Implants are inserted under local anesthesia, but can also be inserted under outpatient sedation at the patient's request (e.g. nitrous oxide). In preparation, a so-called DVT (three-dimensional X-ray scan) is always performed in order to be able to assess the bone conditions perfectly and to plan the ideal implant position before the operation. The implant must be able to grow into the bone for about two to three months after the operation. This time results from the remodeling processes in the bone (new bone formation and calcification take about two months). Depending on the jawbone, bone augmentation may be necessary before or during implant placement. We love the biology of the body and therefore try to use the body's own materials such as autologous bone, dentin and plasma for this as far as possible. Ideally, however, an implant is placed immediately after tooth extraction (immediate implant). This eliminates the need for another surgical procedure and prevents bone loss in the area of the tooth socket.
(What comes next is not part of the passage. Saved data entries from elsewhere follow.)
## src/integer_field_formatter_macros.svh

```systemverilog
// assertion macros for the integer field formatter
`ifndef INTEGER_FIELD_FORMATTER_MACROS_SVH
`define INTEGER_FIELD_FORMATTER_MACROS_SVH
`ifndef SYNTHESIS
`define IFF_ASSERT_IMP(label, clk, rst, ante, cons) \
   label: assert property (@(posedge clk) disable iff (rst) (ante) |-> (cons)) \
      else $error("integer_field_formatter: implication check failed");
`define IFF_ASSERT_NXT(label, clk, rst, ante, cons) \
   label: assert property (@(posedge clk) disable iff (rst) (ante) |=> (cons)) \
      else $error("integer_field_formatter: next-cycle check failed");
`else
`define IFF_ASSERT_IMP(label, clk, rst, ante, cons)
`define IFF_ASSERT_NXT(label, clk, rst, ante, cons)
`endif
`endif

```

## src/iff_pkg.sv

```systemverilog
// shared constants, types and helpers of the integer field formatter
`timescale 1ns / 1ps
package iff_pkg;
   localparam int MAX_WIDTH     = 48;
   localparam int MAX_PRECISION = 32;
   localparam int MAX_RESULTS   = 48;
   localparam int VALUE_W       = 64;
   localparam int FIELD_W       = 6;
   localparam int NUM_DIGITS    = 22;
   localparam int DIGIT_W       = 4;
   localparam int SIG_W         = $clog2(NUM_DIGITS + 1);
   localparam int LEN_W         = $clog2(MAX_WIDTH + MAX_PRECISION + NUM_DIGITS + 3);
   localparam int BITCNT_W      = $clog2(VALUE_W + 1);
   localparam int CHAR_W        = 8;
   localparam int REQ_DATA_W    = 88;
   localparam int REQ_USER_W    = 5;

   localparam logic [2:0] MODE_SDEC = 3'd0;
   localparam logic [2:0] MODE_UDEC = 3'd1;
   localparam logic [2:0] MODE_HEXL = 3'd2;
   localparam logic [2:0] MODE_HEXU = 3'd3;
   localparam logic [2:0] MODE_OCT  = 3'd4;

   localparam logic [1:0] SIZE_32 = 2'd0;
   localparam logic [1:0] SIZE_16 = 2'd1;
   localparam logic [1:0] SIZE_64 = 2'd2;

   localparam logic [CHAR_W-1:0] CHAR_ZERO      = 8'h30;
   localparam logic [CHAR_W-1:0] CHAR_SPACE     = 8'h20;
   localparam logic [CHAR_W-1:0] CHAR_PLUS      = 8'h2B;
   localparam logic [CHAR_W-1:0] CHAR_MINUS     = 8'h2D;
   localparam logic [CHAR_W-1:0] CHAR_X_LOW     = 8'h78;
   localparam logic [CHAR_W-1:0] CHAR_X_UP      = 8'h58;
   localparam logic [CHAR_W-1:0] HEX_LOW_OFFSET = 8'd87;
   localparam logic [CHAR_W-1:0] HEX_UP_OFFSET  = 8'd55;

   typedef enum logic [1:0] {
      BASE_DEC,
      BASE_HEX,
      BASE_OCT
   } base_type;

   typedef struct packed {
      logic               done;
      logic [SIG_W-1:0]   sig;
      logic [DIGIT_W-1:0] digit;
   } conv_status_type;

   typedef struct packed {
      logic busy;
      logic finish;
      logic pop;
   } emit_status_type;

   typedef struct packed {
      base_type           base;
      logic               sdec;
      logic               upper;
      logic               neg;
      logic               flag_left;
      logic               flag_plus;
      logic               flag_space;
      logic               flag_alt;
      logic               flag_zero;
      logic               has_precision;
      logic [FIELD_W-1:0] precision;
      logic [FIELD_W-1:0] width;
   } job_type;

   function automatic logic [CHAR_W-1:0] digit_char(input logic [DIGIT_W-1:0] d,
                                                    input logic upper);
      logic [CHAR_W-1:0] d_ext;
      d_ext = CHAR_W'(d);
      if (d < DIGIT_W'(10)) begin
         return CHAR_ZERO + d_ext;
      end else begin
         return d_ext + (upper ? HEX_UP_OFFSET : HEX_LOW_OFFSET);
      end
   endfunction
endpackage

```

## src/integer_field_formatter.sv

```systemverilog
// top level of the integer field formatter: request capture, sign handling, assertions
//
//  channel | direction | contents
//  req     | in        | tdata: value, flags, precision, width; tuser: mode, size_sel
//  rsp     | out       | tdata: out_char; tlast: last character of the field
//
// one request at a time; req_tready stays low until busy_ff clears on the emitter's
// finish, which follows the last character being loaded into the output register
// decimal conversion runs 64 bcd steps, hex and octal load the digits directly; up
// to 22 leading zero digits are then dropped before the characters are emitted
// rsp_tready low stalls the character sequencer; synchronous reset clears busy, start,
// launch, both state machines and the output valid flag
`timescale 1ns / 1ps
`include "integer_field_formatter_macros.svh"
module integer_field_formatter
   import iff_pkg::*;
(
   input  logic                  clock,
   input  logic                  reset,
   input  logic                  req_tvalid,
   output logic                  req_tready,
   // value[63:0], flag_left, flag_plus, flag_space, flag_alt, flag_zero,
   // has_precision, precision[5:0], width[5:0], zero fill
   input  logic [REQ_DATA_W-1:0] req_tdata,
   // mode[2:0], size_sel[1:0]
   input  logic [REQ_USER_W-1:0] req_tuser,
   output logic                  rsp_tvalid,
   input  logic                  rsp_tready,
   // out_char[7:0]
   output logic [CHAR_W-1:0]     rsp_tdata,
   output logic                  rsp_tlast
);
   logic                  busy_ff, busy_in;
   logic                  start_ff, start_in;
   logic                  launch_ff, launch_in;
   logic [REQ_DATA_W-1:0] data_ff;
   logic [REQ_USER_W-1:0] user_ff;

   logic                  req_accept;
   logic                  em_start;
   logic [2:0]            mode;
   logic [1:0]            size_sel;
   logic [VALUE_W-1:0]    value;
   logic [VALUE_W-1:0]    mask;
   logic [VALUE_W-1:0]    masked;
   logic [VALUE_W-1:0]    mag;
   logic                  sign_bit;
   base_type              base;
   logic                  sdec;
   job_type               job;
   conv_status_type       conv_stat;
   emit_status_type       em_stat;

   assign req_tready = !busy_ff;
   assign req_accept = req_tvalid && req_tready;

   assign mode     = user_ff[2:0];
   assign size_sel = user_ff[4:3];
   assign value    = data_ff[VALUE_W-1:0];

   always_comb begin
      case (mode)
         MODE_SDEC: begin
            base = BASE_DEC;
            sdec = 1'b1;
         end
         MODE_HEXL, MODE_HEXU: begin
            base = BASE_HEX;
            sdec = 1'b0;
         end
         MODE_OCT: begin
            base = BASE_OCT;
            sdec = 1'b0;
         end
         MODE_UDEC: begin
            base = BASE_DEC;
            sdec = 1'b0;
         end
         default: begin
            base = BASE_DEC;
            sdec = 1'b0;
         end
      endcase
   end

   always_comb begin
      case (size_sel)
         SIZE_16: begin
            mask     = VALUE_W'(16'hFFFF);
            sign_bit = value[15];
         end
         SIZE_32: begin
            mask     = VALUE_W'(32'hFFFF_FFFF);
            sign_bit = value[31];
         end
         SIZE_64: begin
            mask     = '1;
            sign_bit = value[VALUE_W-1];
         end
         default: begin
            mask     = '1;
            sign_bit = value[VALUE_W-1];
         end
      endcase
      masked = value & mask;
      mag    = (sdec && sign_bit) ? ((VALUE_W'(0) - masked) & mask) : masked;
   end

   always_comb begin
      job.base          = base;
      job.sdec          = sdec;
      job.upper         = (mode == MODE_HEXU);
      job.neg           = sdec && sign_bit;
      job.flag_left     = data_ff[64];
      job.flag_plus     = data_ff[65];
      job.flag_space    = data_ff[66];
      job.flag_alt      = data_ff[67];
      job.flag_zero     = data_ff[68];
      job.has_precision = data_ff[69];
      job.precision     = data_ff[75:70];
      job.width         = data_ff[81:76];
   end

   assign em_start = launch_ff && conv_stat.done;

   always_comb begin
      busy_in   = busy_ff;
      start_in  = 1'b0;
      launch_in = launch_ff;
      if (req_accept) begin
         busy_in  = 1'b1;
         start_in = 1'b1;
      end
      if (start_ff) begin
         launch_in = 1'b1;
      end else if (em_start) begin
         launch_in = 1'b0;
      end
      if (em_stat.finish) begin
         busy_in = 1'b0;
      end
   end

   always_ff @(posedge clock) begin
      if (reset) begin
         busy_ff   <= 1'b0;
         start_ff  <= 1'b0;
         launch_ff <= 1'b0;
      end else begin
         busy_ff   <= busy_in;
         start_ff  <= start_in;
         launch_ff <= launch_in;
      end
   end

   always_ff @(posedge clock) begin
      if (req_accept) begin
         data_ff <= req_tdata;
         user_ff <= req_tuser;
      end
   end

   iff_digit_conv u_conv (
      .clock (clock),
      .reset (reset),
      .start (start_ff),
      .mag   (mag),
      .base  (base),
      .pop   (em_stat.pop),
      .stat  (conv_stat)
   );

   iff_emitter u_emit (
      .clock      (clock),
      .reset      (reset),
      .start      (em_start),
      .job        (job),
      .conv       (conv_stat),
      .stat       (em_stat),
      .rsp_tvalid (rsp_tvalid),
      .rsp_tready (rsp_tready),
      .rsp_char   (rsp_tdata),
      .rsp_last   (rsp_tlast)
   );

   `IFF_ASSERT_IMP(a_launch_in_busy, clock, reset, launch_ff, busy_ff)
   `IFF_ASSERT_IMP(a_emitter_in_busy, clock, reset, em_stat.busy, busy_ff)
   `IFF_ASSERT_NXT(a_start_clears_done, clock, reset, start_ff, !conv_stat.done)
   `IFF_ASSERT_IMP(a_pop_needs_digits, clock, reset, em_stat.pop, conv_stat.done)
endmodule

```

## src/iff_digit_conv.sv

```systemverilog
// bit-serial radix converter: shift-add-3 for decimal, direct load for hex and octal
`timescale 1ns / 1ps
module iff_digit_conv
   import iff_pkg::*;
(
   input  logic                  clock,
   input  logic                  reset,
   input  logic                  start,
   input  logic [VALUE_W-1:0]    mag,
   input  base_type              base,
   input  logic                  pop,
   output conv_status_type       stat
);
   localparam int DIGS_W = NUM_DIGITS * DIGIT_W;
   localparam int OCT_W  = NUM_DIGITS * 3;

   typedef enum logic [1:0] {
      C_IDLE,
      C_DABBLE,
      C_NORM,
      C_DONE
   } conv_state_type;

   conv_state_type      state_ff, state_in;
   logic [DIGS_W-1:0]   dig_ff, dig_in;
   logic [VALUE_W-1:0]  bin_ff, bin_in;
   logic [BITCNT_W-1:0] bit_cnt_ff, bit_cnt_in;
   logic [SIG_W-1:0]    sig_ff, sig_in;

   logic [DIGS_W-1:0]   adj;
   logic [DIGS_W-1:0]   hex_load;
   logic [DIGS_W-1:0]   oct_load;
   logic [OCT_W-1:0]    mag_oct;
   logic [DIGS_W-1:0]   dig_shift;
   logic [DIGIT_W-1:0]  top_digit;

   // add 3 to every bcd digit of five or more before the shift
   always_comb begin
      for (int k = 0; k < NUM_DIGITS; k++) begin
         if (dig_ff[k*DIGIT_W +: DIGIT_W] >= DIGIT_W'(5)) begin
            adj[k*DIGIT_W +: DIGIT_W] = dig_ff[k*DIGIT_W +: DIGIT_W] + DIGIT_W'(3);
         end else begin
            adj[k*DIGIT_W +: DIGIT_W] = dig_ff[k*DIGIT_W +: DIGIT_W];
         end
      end
   end

   assign hex_load = DIGS_W'(mag);
   assign mag_oct  = OCT_W'(mag);

   always_comb begin
      for (int k = 0; k < NUM_DIGITS; k++) begin
         oct_load[k*DIGIT_W +: DIGIT_W] = DIGIT_W'(mag_oct[k*3 +: 3]);
      end
   end

   assign dig_shift = {dig_ff[DIGS_W-DIGIT_W-1:0], {DIGIT_W{1'b0}}};
   assign top_digit = dig_ff[DIGS_W-1 -: DIGIT_W];

   always_comb begin
      state_in   = state_ff;
      dig_in     = dig_ff;
      bin_in     = bin_ff;
      bit_cnt_in = bit_cnt_ff;
      sig_in     = sig_ff;
      if (start) begin
         sig_in = SIG_W'(NUM_DIGITS);
         case (base)
            BASE_HEX: begin
               dig_in   = hex_load;
               state_in = C_NORM;
            end
            BASE_OCT: begin
               dig_in   = oct_load;
               state_in = C_NORM;
            end
            default: begin
               dig_in     = '0;
               bin_in     = mag;
               bit_cnt_in = BITCNT_W'(VALUE_W);
               state_in   = C_DABBLE;
            end
         endcase
      end else begin
         case (state_ff)
            C_DABBLE: begin
               dig_in     = {adj[DIGS_W-2:0], bin_ff[VALUE_W-1]};
               bin_in     = {bin_ff[VALUE_W-2:0], 1'b0};
               bit_cnt_in = bit_cnt_ff - BITCNT_W'(1);
               if (bit_cnt_ff == BITCNT_W'(1)) begin
                  state_in = C_NORM;
               end
            end
            C_NORM: begin
               // drop leading zero digits, counting what is left
               if (sig_ff == '0 || top_digit != '0) begin
                  state_in = C_DONE;
               end else begin
                  dig_in = dig_shift;
                  sig_in = sig_ff - SIG_W'(1);
               end
            end
            C_DONE: begin
               if (pop) begin
                  dig_in = dig_shift;
               end
            end
            default: begin
               state_in = C_IDLE;
            end
         endcase
      end
   end

   always_ff @(posedge clock) begin
      if (reset) begin
         state_ff <= C_IDLE;
      end else begin
         state_ff <= state_in;
      end
      dig_ff     <= dig_in;
      bin_ff     <= bin_in;
      bit_cnt_ff <= bit_cnt_in;
      sig_ff     <= sig_in;
   end

   assign stat.done  = (state_ff == C_DONE);
   assign stat.sig   = sig_ff;
   assign stat.digit = top_digit;
endmodule

```

## src/iff_emitter.sv

```systemverilog
// field layout and output sequencer, one character at a time while the output slot is free
`timescale 1ns / 1ps
module iff_emitter
   import iff_pkg::*;
(
   input  logic                  clock,
   input  logic                  reset,
   input  logic                  start,
   input  job_type               job,
   input  conv_status_type       conv,
   output emit_status_type       stat,
   output logic                  rsp_tvalid,
   input  logic                  rsp_tready,
   output logic [CHAR_W-1:0]     rsp_char,
   output logic                  rsp_last
);
   typedef enum logic [1:0] {
      E_IDLE,
      E_SIZE,
      E_LAYOUT,
      E_RUN
   } emit_state_type;

   typedef enum logic [2:0] {
      PH_PADL,
      PH_PRE,
      PH_PADZ,
      PH_ZERO,
      PH_DIG,
      PH_PADR
   } phase_type;

   emit_state_type      state_ff, state_in;
   phase_type           phase_ff, phase_in;
   logic [LEN_W-1:0]    cnt_ff, cnt_in;
   logic [LEN_W-1:0]    emitted_ff, emitted_in;
   logic [LEN_W-1:0]    total_ff, total_in;
   job_type             job_ff, job_in;
   logic [SIG_W-1:0]    ndig_ff, ndig_in;
   logic [LEN_W-1:0]    zeros_ff, zeros_in;
   logic [1:0]          npre_ff, npre_in;
   logic [2*CHAR_W-1:0] pre_ff, pre_in;
   logic [LEN_W-1:0]    padz_ff, padz_in;
   logic [LEN_W-1:0]    padr_ff, padr_in;
   logic                rsp_valid_ff, rsp_valid_in;
   logic [CHAR_W-1:0]   rsp_char_ff, rsp_char_in;
   logic                rsp_last_ff, rsp_last_in;

   logic [LEN_W-1:0]    prec_s;
   logic [SIG_W-1:0]    ndig_c;
   logic [LEN_W-1:0]    zeros_c;
   logic [1:0]          npre_c;
   logic [2*CHAR_W-1:0] pre_c;
   logic [LEN_W-1:0]    wid_s;
   logic [LEN_W-1:0]    body;
   logic [LEN_W-1:0]    pad;
   logic [LEN_W-1:0]    span;
   logic                zpad;
   logic                slot_free;
   logic                finish;
   logic                pop;
   logic [CHAR_W-1:0]   ch;

   // digit count, precision zeros and prefix
   always_comb begin
      if (LEN_W'(job_ff.precision) > LEN_W'(MAX_PRECISION)) begin
         prec_s = LEN_W'(MAX_PRECISION);
      end else begin
         prec_s = LEN_W'(job_ff.precision);
      end
      if (conv.sig != '0) begin
         ndig_c = conv.sig;
      end else if (job_ff.has_precision && job_ff.precision == '0) begin
         ndig_c = '0;
      end else begin
         ndig_c = SIG_W'(1);
      end
      zeros_c = (prec_s > LEN_W'(ndig_c)) ? prec_s - LEN_W'(ndig_c) : '0;
      npre_c  = 2'd0;
      pre_c   = '0;
      if (job_ff.sdec) begin
         if (job_ff.neg) begin
            npre_c = 2'd1;
            pre_c  = {CHAR_MINUS, CHAR_W'(0)};
         end else if (job_ff.flag_plus) begin
            npre_c = 2'd1;
            pre_c  = {CHAR_PLUS, CHAR_W'(0)};
         end else if (job_ff.flag_space) begin
            npre_c = 2'd1;
            pre_c  = {CHAR_SPACE, CHAR_W'(0)};
         end
      end else if (job_ff.flag_alt && job_ff.base == BASE_HEX && conv.sig != '0) begin
         npre_c = 2'd2;
         pre_c  = {CHAR_ZERO, job_ff.upper ? CHAR_X_UP : CHAR_X_LOW};
      end else if (job_ff.flag_alt && job_ff.base == BASE_OCT && zeros_c == '0 &&
                   (conv.sig != '0 || ndig_c == '0)) begin
         zeros_c = LEN_W'(1);
      end
   end

   // width padding and total length
   always_comb begin
      if (LEN_W'(job_ff.width) > LEN_W'(MAX_WIDTH)) begin
         wid_s = LEN_W'(MAX_WIDTH);
      end else begin
         wid_s = LEN_W'(job_ff.width);
      end
      body = LEN_W'(npre_ff) + zeros_ff + LEN_W'(ndig_ff);
      pad  = (wid_s > body) ? wid_s - body : '0;
      span = body + pad;
      zpad = !job_ff.flag_left && job_ff.flag_zero && !job_ff.has_precision;
   end

   assign slot_free = !rsp_valid_ff || rsp_tready;

   always_comb begin
      state_in     = state_ff;
      phase_in     = phase_ff;
      cnt_in       = cnt_ff;
      emitted_in   = emitted_ff;
      total_in     = total_ff;
      job_in       = job_ff;
      ndig_in      = ndig_ff;
      zeros_in     = zeros_ff;
      npre_in      = npre_ff;
      pre_in       = pre_ff;
      padz_in      = padz_ff;
      padr_in      = padr_ff;
      rsp_valid_in = rsp_valid_ff && !rsp_tready;
      rsp_char_in  = rsp_char_ff;
      rsp_last_in  = rsp_last_ff;
      finish       = 1'b0;
      pop          = 1'b0;
      ch           = CHAR_SPACE;
      case (state_ff)
         E_IDLE: begin
            if (start) begin
               job_in   = job;
               state_in = E_SIZE;
            end
         end
         E_SIZE: begin
            ndig_in  = ndig_c;
            zeros_in = zeros_c;
            npre_in  = npre_c;
            pre_in   = pre_c;
            state_in = E_LAYOUT;
         end
         E_LAYOUT: begin
            padz_in    = zpad ? pad : '0;
            padr_in    = job_ff.flag_left ? pad : '0;
            total_in   = (span > LEN_W'(MAX_RESULTS)) ? LEN_W'(MAX_RESULTS) : span;
            emitted_in = '0;
            phase_in   = PH_PADL;
            cnt_in     = (!job_ff.flag_left && !zpad) ? pad : '0;
            state_in   = E_RUN;
         end
         E_RUN: begin
            if (emitted_ff == total_ff) begin
               finish   = 1'b1;
               state_in = E_IDLE;
            end else if (cnt_ff == '0) begin
               case (phase_ff)
                  PH_PADL: begin
                     phase_in = PH_PRE;
                     cnt_in   = LEN_W'(npre_ff);
                  end
                  PH_PRE: begin
                     phase_in = PH_PADZ;
                     cnt_in   = padz_ff;
                  end
                  PH_PADZ: begin
                     phase_in = PH_ZERO;
                     cnt_in   = zeros_ff;
                  end
                  PH_ZERO: begin
                     phase_in = PH_DIG;
                     cnt_in   = LEN_W'(ndig_ff);
                  end
                  PH_DIG: begin
                     phase_in = PH_PADR;
                     cnt_in   = padr_ff;
                  end
                  default: begin
                     finish   = 1'b1;
                     state_in = E_IDLE;
                  end
               endcase
            end else if (slot_free) begin
               case (phase_ff)
                  PH_PRE: begin
                     ch     = pre_ff[2*CHAR_W-1 -: CHAR_W];
                     pre_in = {pre_ff[CHAR_W-1:0], CHAR_W'(0)};
                  end
                  PH_PADZ, PH_ZERO: begin
                     ch = CHAR_ZERO;
                  end
                  PH_DIG: begin
                     ch  = digit_char(conv.digit, job_ff.upper);
                     pop = 1'b1;
                  end
                  default: begin
                     ch = CHAR_SPACE;
                  end
               endcase
               rsp_valid_in = 1'b1;
               rsp_char_in  = ch;
               rsp_last_in  = (emitted_ff + LEN_W'(1) == total_ff);
               cnt_in       = cnt_ff - LEN_W'(1);
               emitted_in   = emitted_ff + LEN_W'(1);
            end
         end
         default: begin
            state_in = E_IDLE;
         end
      endcase
   end

   always_ff @(posedge clock) begin
      if (reset) begin
         state_ff     <= E_IDLE;
         rsp_valid_ff <= 1'b0;
      end else begin
         state_ff     <= state_in;
         rsp_valid_ff <= rsp_valid_in;
      end
      phase_ff    <= phase_in;
      cnt_ff      <= cnt_in;
      emitted_ff  <= emitted_in;
      total_ff    <= total_in;
      job_ff      <= job_in;
      ndig_ff     <= ndig_in;
      zeros_ff    <= zeros_in;
      npre_ff     <= npre_in;
      pre_ff      <= pre_in;
      padz_ff     <= padz_in;
      padr_ff     <= padr_in;
      rsp_char_ff <= rsp_char_in;
      rsp_last_ff <= rsp_last_in;
   end

   assign stat.busy   = (state_ff != E_IDLE);
   assign stat.finish = finish;
   assign stat.pop    = pop;
   assign rsp_tvalid  = rsp_valid_ff;
   assign rsp_char    = rsp_char_ff;
   assign rsp_last    = rsp_last_ff;
endmodule

```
Dental implants can be used not only to restore single teeth, but also for bridge constructions or even completely edentulous jaws (all-on-4 or -6 concepts).


Alternative implants are made of zirconium dioxide

Dental implants are now also available in zirconia (white ceramic). Unlike titanium implants, the oral mucosa loves zirconium oxide and adapts excellently to the implant shoulder, so that a very good and natural-looking result can be achieved. However, the study situation for zirconium oxide implants is still somewhat worse than for titanium implants. Provided there is no specific intolerance, I therefore generally recommend titanium implants. However, if the patient is uncertain about this decision (or a restoration with metal is generally rejected), a so-called titanium stimulation test can be performed at any time to rule out a specific intolerance to the metal. The restoration with a ceramic implant is very feasible in such cases. What you need to know: the risk of implant loss is slightly higher than with titanium implants. The decision for one or the other variant should therefore only be made after a detailed consultation.